It was Turguenief who first applied the ancient term “Nihilist” to a certain class of radical thinkers in Russia, whose theory of society, like that of the eighteenth-century philosophers in France, was based upon a negation of the principle of authority. All institutions, social and political, however disguised, were tyrannies, and must go. In the newly awakened Russian mind, this first assumed the mild form of a demand for the removal of legislative tyranny, by a system of gradual reforms. This had failed—now the demand had become a mandate. The people must have relief. The Tsar was the one person who could bestow it, and if he would not do so voluntarily, he must be compelled to grant it. No one man had the right to wreck the happiness of millions of human beings. If the authority was centralized, so was the responsibility. Alexander’s entire reign had been a curse—and emancipation was a delusion and a lie. He must yield or perish. This vicious and degenerate organization had its center in a highly educated middle class, where men with nineteenth-century intelligence and aspirations were in frenzied revolt against methods suited to the time of the Khans. The inspiring motive was not love of the people, but hatred of their oppressors. Appeals to the peasantry brought small response, but the movement was eagerly joined by men and women from the highest ranks in Russia.

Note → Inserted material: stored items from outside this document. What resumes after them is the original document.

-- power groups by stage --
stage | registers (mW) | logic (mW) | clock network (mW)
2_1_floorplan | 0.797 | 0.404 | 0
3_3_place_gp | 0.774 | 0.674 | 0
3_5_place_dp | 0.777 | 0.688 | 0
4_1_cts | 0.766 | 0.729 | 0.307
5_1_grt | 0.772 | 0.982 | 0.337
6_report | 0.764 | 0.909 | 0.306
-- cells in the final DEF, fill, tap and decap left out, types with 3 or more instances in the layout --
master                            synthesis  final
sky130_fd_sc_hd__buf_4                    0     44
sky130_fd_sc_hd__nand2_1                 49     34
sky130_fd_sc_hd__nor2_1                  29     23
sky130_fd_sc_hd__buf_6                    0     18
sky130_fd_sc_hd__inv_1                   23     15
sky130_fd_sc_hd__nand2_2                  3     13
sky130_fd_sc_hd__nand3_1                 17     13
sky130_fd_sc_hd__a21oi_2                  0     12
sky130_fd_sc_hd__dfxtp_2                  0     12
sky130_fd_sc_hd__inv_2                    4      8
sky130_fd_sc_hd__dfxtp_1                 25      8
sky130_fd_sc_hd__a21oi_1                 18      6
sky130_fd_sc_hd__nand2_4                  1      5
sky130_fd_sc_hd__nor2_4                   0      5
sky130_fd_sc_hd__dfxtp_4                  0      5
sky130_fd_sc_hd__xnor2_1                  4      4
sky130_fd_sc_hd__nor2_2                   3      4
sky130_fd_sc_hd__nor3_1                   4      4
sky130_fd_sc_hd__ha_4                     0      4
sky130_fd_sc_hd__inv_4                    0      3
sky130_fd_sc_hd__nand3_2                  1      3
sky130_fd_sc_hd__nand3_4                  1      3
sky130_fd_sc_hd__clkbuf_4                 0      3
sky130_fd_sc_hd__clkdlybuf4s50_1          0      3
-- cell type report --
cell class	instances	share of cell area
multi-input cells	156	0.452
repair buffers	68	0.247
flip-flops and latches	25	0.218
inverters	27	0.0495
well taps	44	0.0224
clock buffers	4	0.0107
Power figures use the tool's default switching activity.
`config.mk`:
```
export PLATFORM = sky130hd
export DESIGN_NAME = gf180mcu_osu_sc_gp9t3v3__subs_seq
export DESIGN_NICKNAME = d
export VERILOG_FILES = /design/src/rtl/gf180mcu_osu_sc_gp9t3v3__subs_seq_subh.sv /design/src/rtl/gf180mcu_osu_sc_gp9t3v3__subs_seq.sv
export SDC_FILE = /design/constraint.sdc
export NUM_CORES = 1
export LEC_CHECK = 0
export ABC_AREA = 1
export CAP_MARGIN = 20
export CORE_UTILIZATION = 45
export CTS_CLUSTER_DIAMETER = 40
export CTS_CLUSTER_SIZE = 28
export DETAILED_ROUTE_END_ITERATION = 7
export GPL_TIMING_DRIVEN = 0
export PLACE_DENSITY = 0.71
export SETUP_SLACK_MARGIN = 0.3
export SLEW_MARGIN = 20
export SYNTH_ARGS = -nofsm -noshare
export SYNTH_HDL_FRONTEND = slang
export SYNTH_SLANG_ARGS = --single-unit
```
`constraint.sdc`:
```
create_clock -name CLK -period 4.1 [get_ports CLK]
set_clock_uncertainty 0.2 [all_clocks]
set_input_delay 0.41 -clock CLK [delete_from_list [all_inputs] [get_ports CLK]]
set_output_delay 0.41 -clock CLK [all_outputs]
set_load 0.005 [all_outputs]
```
`src/rtl/gf180mcu_osu_sc_gp9t3v3__subs_seq_subh.sv`:
```
// Half subtractor: difference and borrow-out of A - B.
module gf180mcu_osu_sc_gp9t3v3__subh_1 (
  input  logic A,
  input  logic B,
  output logic D,
  output logic BO
);

  assign D  = A ^ B;
  assign BO = ~A & B;

endmodule

```
`src/rtl/gf180mcu_osu_sc_gp9t3v3__subs_seq.sv`:
```
// Bit-serial LSB-first subtractor: Y = A - B - BIN, one bit per clock.
// Operands are loaded in parallel on START, and the result appears in parallel at DONE.
module gf180mcu_osu_sc_gp9t3v3__subs_seq #(
  parameter int WIDTH = 8
) (
  input  logic             CLK,
  input  logic             RN,
  input  logic             START,
  input  logic [WIDTH-1:0] A,
  input  logic [WIDTH-1:0] B,
  input  logic             BIN,
  output logic             BUSY,
  output logic             DONE,
  output logic [WIDTH-1:0] Y,
  output logic             BOUT
);

  localparam int CW = $clog2(WIDTH);
  localparam logic [CW-1:0] LAST = CW'(WIDTH - 1);

  localparam logic [1:0] S_IDLE = 2'd0;
  localparam logic [1:0] S_RUN  = 2'd1;
  localparam logic [1:0] S_DONE = 2'd2;

  logic [1:0]       state;
  logic [WIDTH-1:0] ra, rb;
  logic             br;
  logic [CW-1:0]    cnt;

  logic d1, bo1, d, bo2, br_next;

  // Full-subtract stage built from two half subtractors.
  gf180mcu_osu_sc_gp9t3v3__subh_1 u_hs0 (.A(ra[0]), .B(rb[0]), .D(d1), .BO(bo1));
  gf180mcu_osu_sc_gp9t3v3__subh_1 u_hs1 (.A(d1),    .B(br),    .D(d),  .BO(bo2));

  assign br_next = bo1 | bo2;

  always_ff @(posedge CLK or negedge RN) begin
    if (!RN) begin
      state <= S_IDLE;
      ra    <= '0;
      rb    <= '0;
      br    <= 1'b0;
      cnt   <= '0;
      Y     <= '0;
      BOUT  <= 1'b0;
    end else begin
      case (state)
        S_IDLE: if (START) begin
          ra    <= A;
          rb    <= B;
          br    <= BIN;
          Y     <= '0;
          cnt   <= '0;
          state <= S_RUN;
        end
        S_RUN: begin
          br <= br_next;
          ra <= ra >> 1;
          rb <= rb >> 1;
          Y  <= {d, Y[WIDTH-1:1]};
          // The counter stops at the last bit; the next START clears it.
          if (cnt == LAST) begin
            state <= S_DONE;
            BOUT  <= br_next;
          end else begin
            cnt <= cnt + 1'b1;
          end
        end
        S_DONE:  state <= S_IDLE;
        default: state <= S_IDLE;
      endcase
    end
  end

  // Decoded from the state flops only, so inputs never reach these outputs combinationally.
  assign BUSY = (state == S_RUN) || (state == S_DONE);
  assign DONE = (state == S_DONE);

endmodule

```
==> results.md, run 1 <==
- Sw frac: 0.422
- Setup TNS: 0 ns
- Placer Congestion: around 0.78
- Post-layout net count: around 270
- Port Buffers: 30
- Sequential area share after synthesis: 0.484
- Die W: slightly above 60 um
- Worst Path Required: between 3 and 4 ns
- DRT antenna net count: 0
- Post-synth EDFFs: 0
- Post-synth top cells: nand2_1 (121), dfrtp_1 (31), nand3_1 (14)
- Fmax: between 400 and 500 MHz
- Sequential power share: 0.361
- Die Span Y: about 60 um
- Root Buffer: clkbuf_4
- Cell taking the most area after synthesis: dfrtp_1
- Vias: around 1300
- Synth area leaders: dfrtp_1 (48%), nand2_1 (28%), ha_1 (5.5%)
- CP max FO: 4
- DR iter-0 viols: 74
- Worst-Margin Slew: just under 0.7 ns
- Final slew viol count: 0
- Leakage power total: around 1.1 nW
- Row cnt: 21
- Wire per inst: ~11 um
- Slew margin rel.: 0.543
- Global route overflow: 0
- Max Cap Violations: 0
- Synthesized instance count: between 200 and 250
- Clk buf depth: 2
- Area delta synth->final: 25.8%
- Logic pwr share: 0.512
- Drt pass-1 iters: 4
- RSZ-0062 raised after global routing: no
- CTS tree: done
- Async S/R FF share, synth: 1.00
- Post-CTS resize count: 0
- Clock sinks: 31
- Fraction of layout instances using a drive strength above 1: 0.0813
- Synth Register Bits: 31
- Maximum vdd drop: roughly 0.32 mV
- WS Path Type: reg2out
- Starting Density: 0.476
- Die area: 3800 um2
- Clk_lat worst skew: ~0.33 ns
- CTS Buf Count: 5
- Antenna violations before repair: 0
- Detailed Route WL: 3.10 mm
- Final count of negative-setup-slack endpoints: 0
- # hold bufs at CTS: 1
- # diodes: 0
- Clock transition at the registers of the reported paths: 0.09 ns
- Yosys top cell area share: 0.484
- Clock share of power: 0.127
- Switch Pwr: roughly 0.00056 W
- Leading register cell type out of synthesis: dfrtp_1
- Fin crit period: between 2 and 2.5 ns
- Synth Warn #: 0
- # IOs: 31
- Pin count of the biggest net entering global routing: 32
- Total power: 0.00132 W
- Residual DRC: 0
- GRT Util Overall: 0.194
- Setup crit end kind: primary output
- Setup bufs post-CTS: 0
- Cell variety after synth: 18
- CP startpoint kind: flop
- Synth Cell Area: 1600 um2
- H-Tree Level Count: 2
- Final period util: 0.538
- Power Density: ~660 nW/um2
- Vias in the first global route: 1183
- Final Hold Violating Endpoints: 0
- DR vias/cell: about 4.5
- CORE AREA: roughly 3400 um2
- Cell with the most instances after synthesis: nand2_1
- Critical Path AT: around 1.6 ns
- First-pass GRT wire length: around 5.2 mm
- Synth Area per Inst: roughly 7.7 um2
- Int Power: 0.000763 W
- Synthesized Nets: 235
- Outcome: completed
- Final HPWL DP: roughly 2.2 mm
- Worst Hold Class: reg2reg
## worst max-delay path: stages (launching register included)
cell and delay (ns):
dfrtp_1 0.40, inv_1 0.09, ha_1 0.29, clkdlybuf4s50_1 0.49
## cells in the final DEF, fill, tap and decap left out, drive strengths merged
cell and instances:
clkinv 1, nor2 3, clkdlybuf4s50 29, dlygate4sd3 1
nand3 14, ha 7, buf 10, o211ai 1
a21oi 2, nand2 123, dfrtp 31, o21ai 4
fa 1, inv 12, clkbuf 7
## per-layer routing
layer,part of all wire,global-route usage,wire [um]
met1,0.51,0.266,1570
met2,0.44,0.293,1360
met3,0.035,0.0441,108
met4,0.018,0.0889,57
met5,0,0,0
## power by group through the flow
stage / combinational, W / sequential (W) / clock [W]
after global routing: 0.000788 / 0.000489 / 0.000188
after global placement: 0.000673 / 0.000479 / 0
final: 0.000677 / 0.000477 / 0.000168
after detailed placement: 0.000683 / 0.000482 / 0
after CTS: 0.000687 / 0.000477 / 0.000172
after floorplan: 0.000496 / 0.000470 / 0
## worst paths after layout
| kind | start | end | slack, ns | cells after the start |
|---|---|---|---|---|
| max | state[0] | BUSY | 1.89 | 3 |
| min | ra[5] | ra[5] | 0.28 | 2 |
| max reg2reg | state[1] | rb[0] | 2.41 | 9 |
| min reg2reg | ra[5] | ra[5] | 0.28 | 2 |
| max in group asynchronous | RN | Y[7] | 2.81 | 2 |
| min in group asynchronous | RN | cnt[2] | 0.44 | 2 |
## sequential cells by signal, summed over array words and instances (netlist names)
name / cells
cnt: 3
rb: 8
ra: 8
br: 1
Y: 8
BOUT: 1
state: 2
## area by class of cell
cell class,count,area [um2]
fill,350,1350
sequential,31,776
multi-input combinational,155,698
timing repair buffer,31,305
buffer,9,80.1
tap,46,57.6
inverter,12,47.5
clock buffer,7,45.0
clock inverter,1,5.00
## cell families (layout without fill, tap and decap cells)
kind of cell | Yosys count | after routing | synth area share
buf+inv | 21 | 60 | 0.0797
flops | 31 | 31 | 0.484
simple gates | 140 | 140 | 0.345
fa+ha+maj | 8 | 8 | 0.0672
compound gates | 7 | 7 | 0.0234
## per-stage QoR
stage,hold slack [ns],instance area [um2],utilization,instances,setup slack (ns)
global placement,0.253,1960,0.583,283,1.80
floorplan,-0.0856,1600,-,207,2.59
CTS,0.283,2010,0.599,292,1.88
detailed placement,0.261,1950,0.581,283,2.25
finish,0.279,2010,0.599,292,1.89
global route,0.312,2010,0.599,292,1.80
Note: power is estimated with default switching activity, not from simulation.
File: src/rtl/spell_pkg.sv
// Shared constants and types for the spell memory arbiter: memory type codes,
// grant encodings and the arbiter state enum.
package spell_pkg;

   localparam logic [1:0] MemoryTypeCode = 2'b00;
   localparam logic [1:0] MemoryTypeData = 2'b01;

   localparam logic [1:0] GRANT_NONE = 2'b00;
   localparam logic [1:0] GRANT_CORE = 2'b01;
   localparam logic [1:0] GRANT_HOST = 2'b10;

   typedef enum logic [1:0] {
      ARB_IDLE   = 2'b00,
      ARB_ACCESS = 2'b01,
      ARB_GAP    = 2'b10
   } arb_state_t;

endpackage

File: src/rtl/spell_arb_watchdog.sv
// Access watchdog: counts enabled cycles from zero and flags expiry when the
// count reaches the limit; clear returns the count to zero.
module spell_arb_watchdog (
   input  logic       clock,
   input  logic       reset,
   input  logic       clear,
   input  logic       enable,
   input  logic [7:0] limit,
   output logic       expired
);

   logic [7:0] count_r;

   // Cycle counter, parked at the limit so it never wraps
   always_ff @(posedge clock) begin
      if (reset) begin
         count_r <= 8'h00;
      end else if (clear) begin
         count_r <= 8'h00;
      end else if (enable && !expired) begin
         count_r <= count_r + 8'h01;
      end else begin
         count_r <= count_r;
      end
   end

   assign expired = enable && (count_r == limit);

endmodule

Secret societies and organizations were everywhere at work, recruited by misguided enthusiasts, and by human suffering from all classes. Wherever there were hearts bruised and bleeding from official cruelty, in whatever ranks, there the terrible propaganda found sympathizers, if not a home; men—and still more, women—from the highest families in the nobility secretly pledging themselves to the movement, until Russian society was honeycombed with conspiracy extending even to the household of the Tsar. Proclamations were secretly issued calling upon the peasantry to arise. In spite of the vigilance of the police, similar invitations to all the Russian people were posted in conspicuous places—“We are tired of famine, tired of having our sons perish upon the gallows, in the mines, or in exile. Russia demands liberty; and if she cannot have liberty—she will have vengeance!”
Such was the tenor of the threats which made the life of Emperor Alexander a miserable one after 1870. He had done what not one of his predecessors had been willing to do. He had, in the face of the bitterest opposition, bestowed the gift of freedom upon 23,000,000 human beings. In his heart he believed he deserved the good-will and the gratitude of his subjects. How gladly would he have ruled over a happy empire! But what could he do? He had absolute power to make his people miserable—but none to make them happy. It was not his fault that he occupied a throne which could only be made secure by a policy of stern repression. It was not his fault that he ruled through a system so elementary, so crude, so utterly inadequate, that to administer justice was an impossibility. Nor was it his fault that he had inherited autocratic instincts from a long line of ancestors. In other words, it was not his fault that he was the Tsar of Russia!